## Aim of the task
I need each line of the entries below that includes the string "route".

## Provided data
* * *

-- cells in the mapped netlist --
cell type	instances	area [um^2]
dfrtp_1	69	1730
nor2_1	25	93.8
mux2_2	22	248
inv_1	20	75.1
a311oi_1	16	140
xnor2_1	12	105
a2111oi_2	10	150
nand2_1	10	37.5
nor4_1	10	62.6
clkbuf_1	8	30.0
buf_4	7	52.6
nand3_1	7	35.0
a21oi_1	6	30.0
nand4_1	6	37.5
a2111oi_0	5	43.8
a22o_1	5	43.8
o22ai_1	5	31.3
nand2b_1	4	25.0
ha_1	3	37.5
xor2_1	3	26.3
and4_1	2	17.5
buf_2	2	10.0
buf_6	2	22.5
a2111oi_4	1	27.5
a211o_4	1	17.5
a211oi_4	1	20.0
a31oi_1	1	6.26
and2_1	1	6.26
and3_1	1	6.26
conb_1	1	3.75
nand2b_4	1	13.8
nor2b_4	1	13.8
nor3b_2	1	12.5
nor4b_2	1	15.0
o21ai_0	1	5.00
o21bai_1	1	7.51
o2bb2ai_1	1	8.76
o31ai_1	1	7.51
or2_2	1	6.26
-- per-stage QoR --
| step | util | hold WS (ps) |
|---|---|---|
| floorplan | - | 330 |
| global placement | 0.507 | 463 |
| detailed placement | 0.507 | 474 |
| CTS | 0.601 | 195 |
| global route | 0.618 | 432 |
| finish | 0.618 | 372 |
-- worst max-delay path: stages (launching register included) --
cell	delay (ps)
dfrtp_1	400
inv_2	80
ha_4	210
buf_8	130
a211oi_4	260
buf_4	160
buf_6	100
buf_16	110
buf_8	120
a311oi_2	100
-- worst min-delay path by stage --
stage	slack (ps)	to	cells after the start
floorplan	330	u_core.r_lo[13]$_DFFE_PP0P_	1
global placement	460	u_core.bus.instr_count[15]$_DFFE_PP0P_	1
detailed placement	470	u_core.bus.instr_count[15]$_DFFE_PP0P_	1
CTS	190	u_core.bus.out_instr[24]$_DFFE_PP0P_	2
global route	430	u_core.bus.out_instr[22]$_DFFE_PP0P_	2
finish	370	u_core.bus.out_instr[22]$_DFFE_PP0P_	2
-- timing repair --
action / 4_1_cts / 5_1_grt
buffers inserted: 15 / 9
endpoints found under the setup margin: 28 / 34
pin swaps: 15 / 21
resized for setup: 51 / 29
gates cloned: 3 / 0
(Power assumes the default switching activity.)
## src/rtl/pc_gen_pkg.sv

```systemverilog
// Shared definitions for the IF-stage fetch-address generator:
// FSM state encoding, default reset vector and PC step.
package pc_gen_pkg;

    typedef enum logic [1:0] {
        S_RESET = 2'd0,
        S_FETCH = 2'd1,
        S_HOLD  = 2'd2
    } state_t;

    localparam logic [31:0] PC_RESET_DEFAULT = 32'hBFC0_0000;
    localparam int unsigned PC_INC           = 4;

    function automatic logic is_misaligned(input logic [1:0] lsb);
        return lsb != 2'b00;
    endfunction

endpackage

```

## src/rtl/pc_redirect_buf.sv

```systemverilog
// Holds a branch redirect that arrived while fetch could not advance,
// until the next grant consumes it or a flush discards it.
module pc_redirect_buf
    import pc_gen_pkg::*;
#(
    parameter int ADDR_W = 32
) (
    input  logic              clk,
    input  logic              rst_n,
    input  logic              flush,
    input  logic              branch_flag,
    input  logic [ADDR_W-1:0] branch_addr,
    input  logic              advance,
    output logic              pend_valid,
    output logic [ADDR_W-1:0] pend_addr
);

    logic              r_pend_valid;
    logic [ADDR_W-1:0] r_pend_addr;

    // A newer branch always overwrites an older pending one.
    always_ff @(posedge clk or negedge rst_n) begin
        if (!rst_n) begin
            r_pend_valid <= 1'b0;
            r_pend_addr  <= '0;
        end else if (flush) begin
            r_pend_valid <= 1'b0;
        end else if (branch_flag && !advance) begin
            r_pend_valid <= 1'b1;
            r_pend_addr  <= branch_addr;
        end else if (advance) begin
            r_pend_valid <= 1'b0;
        end
    end

    assign pend_valid = r_pend_valid;
    assign pend_addr  = r_pend_addr;

endmodule

```

## src/rtl/pc_gen.sv

```systemverilog
// IF-stage PC generator: req/gnt fetch to the instruction ROM, delayed-branch redirect,
// stall and flush. Define PC_ALIGN_CHECK_EN to enable misaligned-target detection.
module pc_gen
    import pc_gen_pkg::*;
#(
    parameter int                ADDR_W   = 32,
    parameter logic [ADDR_W-1:0] RESET_PC = ADDR_W'(PC_RESET_DEFAULT)
) (
    input  logic              clk,
    input  logic              rst_n,
    input  logic              stall,
    input  logic              flush,
    input  logic [ADDR_W-1:0] exc_pc,
    input  logic              branch_flag,
    input  logic [ADDR_W-1:0] branch_addr,
    output logic              inst_req,
    output logic [ADDR_W-1:0] inst_addr,
    input  logic              inst_gnt,
    output logic [ADDR_W-1:0] if_pc,
    output logic              if_valid,
    output logic              addr_err,
    output state_t            dbg_state
);

    state_t            r_state;
    logic [ADDR_W-1:0] r_pc;
    logic [ADDR_W-1:0] r_if_pc;
    logic              r_if_valid;

    logic              w_pend_valid;
    logic [ADDR_W-1:0] w_pend_addr;
    logic [ADDR_W-1:0] w_next_pc;
    logic              w_redirect;
    logic              w_inst_req;
    logic              w_advance;
    logic              w_lock;
    logic              w_addr_err;

    pc_redirect_buf #(.ADDR_W(ADDR_W)) u_redirect (
        .clk         (clk),
        .rst_n       (rst_n),
        .flush       (flush),
        .branch_flag (branch_flag),
        .branch_addr (branch_addr),
        .advance     (w_advance),
        .pend_valid  (w_pend_valid),
        .pend_addr   (w_pend_addr)
    );

    assign w_inst_req = (r_state == S_FETCH) && !stall && !w_lock;
    assign w_advance  = w_inst_req && inst_gnt;

    // A branch seen without a grant only fills the redirect buffer; pc stays.
    always_comb begin
        w_next_pc  = r_pc;
        w_redirect = 1'b0;
        if (flush) begin
            w_next_pc  = exc_pc;
            w_redirect = 1'b1;
        end else if (branch_flag && w_advance) begin
            w_next_pc  = branch_addr;
            w_redirect = 1'b1;
        end else if (!branch_flag && w_pend_valid && w_advance) begin
            w_next_pc  = w_pend_addr;
            w_redirect = 1'b1;
        end else if (!branch_flag && w_advance) begin
            w_next_pc  = r_pc + ADDR_W'(PC_INC);
        end
    end

    always_ff @(posedge clk or negedge rst_n) begin
        if (!rst_n) begin
            r_state    <= S_RESET;
            r_pc       <= RESET_PC;
            r_if_pc    <= '0;
            r_if_valid <= 1'b0;
        end else begin
            r_pc       <= w_next_pc;
            r_if_valid <= w_advance && !flush;
            if (w_advance) begin
                r_if_pc <= r_pc;
            end
            case (r_state)
                S_RESET: r_state <= S_FETCH;
                S_FETCH: r_state <= (stall && !flush) ? S_HOLD : S_FETCH;
                S_HOLD:  r_state <= (!stall || flush) ? S_FETCH : S_HOLD;
                default: r_state <= S_RESET;
            endcase
        end
    end

`ifdef PC_ALIGN_CHECK_EN
    logic r_lock;
    logic r_addr_err;

    // Fetch stays parked on a misaligned target until a flush supplies a new one.
    always_ff @(posedge clk or negedge rst_n) begin
        if (!rst_n) begin
            r_lock     <= 1'b0;
            r_addr_err <= 1'b0;
        end else begin
            r_addr_err <= w_redirect && is_misaligned(w_next_pc[1:0]);
            if (w_redirect && is_misaligned(w_next_pc[1:0])) begin
                r_lock <= 1'b1;
            end else if (flush) begin
                r_lock <= 1'b0;
            end
        end
    end

    assign w_lock     = r_lock;
    assign w_addr_err = r_addr_err;
`else
    assign w_lock     = 1'b0;
    assign w_addr_err = 1'b0;
`endif

    assign inst_req  = w_inst_req;
    assign inst_addr = r_pc;
    assign if_pc     = r_if_pc;
    assign if_valid  = r_if_valid;
    assign addr_err  = w_addr_err;
    assign dbg_state = r_state;

endmodule

```
### src/rtl/dram_iaram_tx_pkg.sv
// -----------------------------------------------------------------------------
// dram_iaram_tx_pkg
// Shared definitions for the DRAM -> IARAM beat streamer:
//   - sizing constants that mirror the legacy macro names
//   - Dram_IARAM / Dram_IARAM_indices beat structures seen by the PE
//   - FSM state encodings for dram_iaram_tx
// -----------------------------------------------------------------------------
package dram_iaram_tx_pkg;

    localparam int num_of_data_Dram    = 4;   // entries per beat
    localparam int max_num_K           = 8;   // maximum input channels
    localparam int max_compressed_data = 64;  // maximum compressed entries per channel
    localparam int bits_of_indices     = 4;   // index width

    localparam int k_w = $clog2(max_num_K);

    // Data half of a beat as presented to the PE.
    typedef struct packed {
        logic                                dense;
        logic [num_of_data_Dram-1:0]         valid;
        logic [k_w-1:0]                      input_channel;
        logic [num_of_data_Dram-1:0][15:0]   data;
    } Dram_IARAM;

    // Index half of the same beat.
    typedef struct packed {
        logic [num_of_data_Dram-1:0]                      valid;
        logic [k_w-1:0]                                   input_channel;
        logic [num_of_data_Dram-1:0][bits_of_indices-1:0] indices;
    } Dram_IARAM_indices;

    // Streamer FSM encodings.
    localparam logic [1:0] ST_IDLE  = 2'd0;
    localparam logic [1:0] ST_RUN   = 2'd1;
    localparam logic [1:0] ST_DRAIN = 2'd2;
    localparam logic [1:0] ST_DONE  = 2'd3;

endpackage

### src/rtl/dram_iaram_tx_beat_reg.sv
// -----------------------------------------------------------------------------
// dram_iaram_beat_reg
// One-entry holding register for a beat in flight to the PE.
// Metadata (mask, channel) is captured in the read cycle; the line data is
// taken straight from mem_rdata in the cycle it is valid and captured into a
// local copy at the end of that cycle, so a stalled beat survives the
// memory returning other data.
// Ports:
//   clk, rst        clock, synchronous active-high reset
//   load            a line read is issued this cycle (mask/channel follow it)
//   consume         the pending beat is taken this cycle
//   flush           drop any pending beat
//   load_mask       per-slot valid mask of the line being read
//   load_ch         channel of the line being read
//   mem_rdata       raw line data, valid the cycle after load
//   load_en         receiver accepting; gates the output valid mask
//   pending         a beat is held
//   valid           pending mask AND load_en
//   channel         channel of the held beat
//   line            slot data of the held beat
// -----------------------------------------------------------------------------
module dram_iaram_beat_reg #(
    parameter int NUM_DATA = 4,
    parameter int IDX_BITS = 4,
    parameter int CH_W     = 3
) (
    input  logic                                   clk,
    input  logic                                   rst,
    input  logic                                   load,
    input  logic                                   consume,
    input  logic                                   flush,
    input  logic [NUM_DATA-1:0]                    load_mask,
    input  logic [CH_W-1:0]                        load_ch,
    input  logic [NUM_DATA-1:0][16+IDX_BITS-1:0]   mem_rdata,
    input  logic                                   load_en,
    output logic                                   pending,
    output logic [NUM_DATA-1:0]                    valid,
    output logic [CH_W-1:0]                        channel,
    output logic [NUM_DATA-1:0][16+IDX_BITS-1:0]   line
);

    logic                                 pending_q;
    logic [NUM_DATA-1:0]                  mask_q;
    logic [CH_W-1:0]                      ch_q;
    logic                                 live_q;   // line data is on mem_rdata this cycle
    logic [NUM_DATA-1:0][16+IDX_BITS-1:0] held_q;

    always_ff @(posedge clk) begin
        // NOTE: the data copy is reset too, because the outputs must read as
        // zero straight after reset, not just carry a cleared valid mask.
        if (rst || flush) begin
            pending_q <= 1'b0;
            mask_q    <= '0;
            ch_q      <= '0;
            live_q    <= 1'b0;
            held_q    <= '0;
        end else begin
            if (live_q) begin
                held_q <= mem_rdata;
            end
            live_q <= load;
            if (load) begin
                pending_q <= 1'b1;
                mask_q    <= load_mask;
                ch_q      <= load_ch;
            end else if (consume) begin
                pending_q <= 1'b0;
                mask_q    <= '0;
            end
        end
    end

    assign pending = pending_q;
    assign valid   = (pending_q && load_en) ? mask_q : '0;
    assign channel = ch_q;
    assign line    = live_q ? mem_rdata : held_q;

endmodule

* * *

## Written answer
| global route | 0.618 | 432 |
global route	430	u_core.bus.out_instr[22]$_DFFE_PP0P_	2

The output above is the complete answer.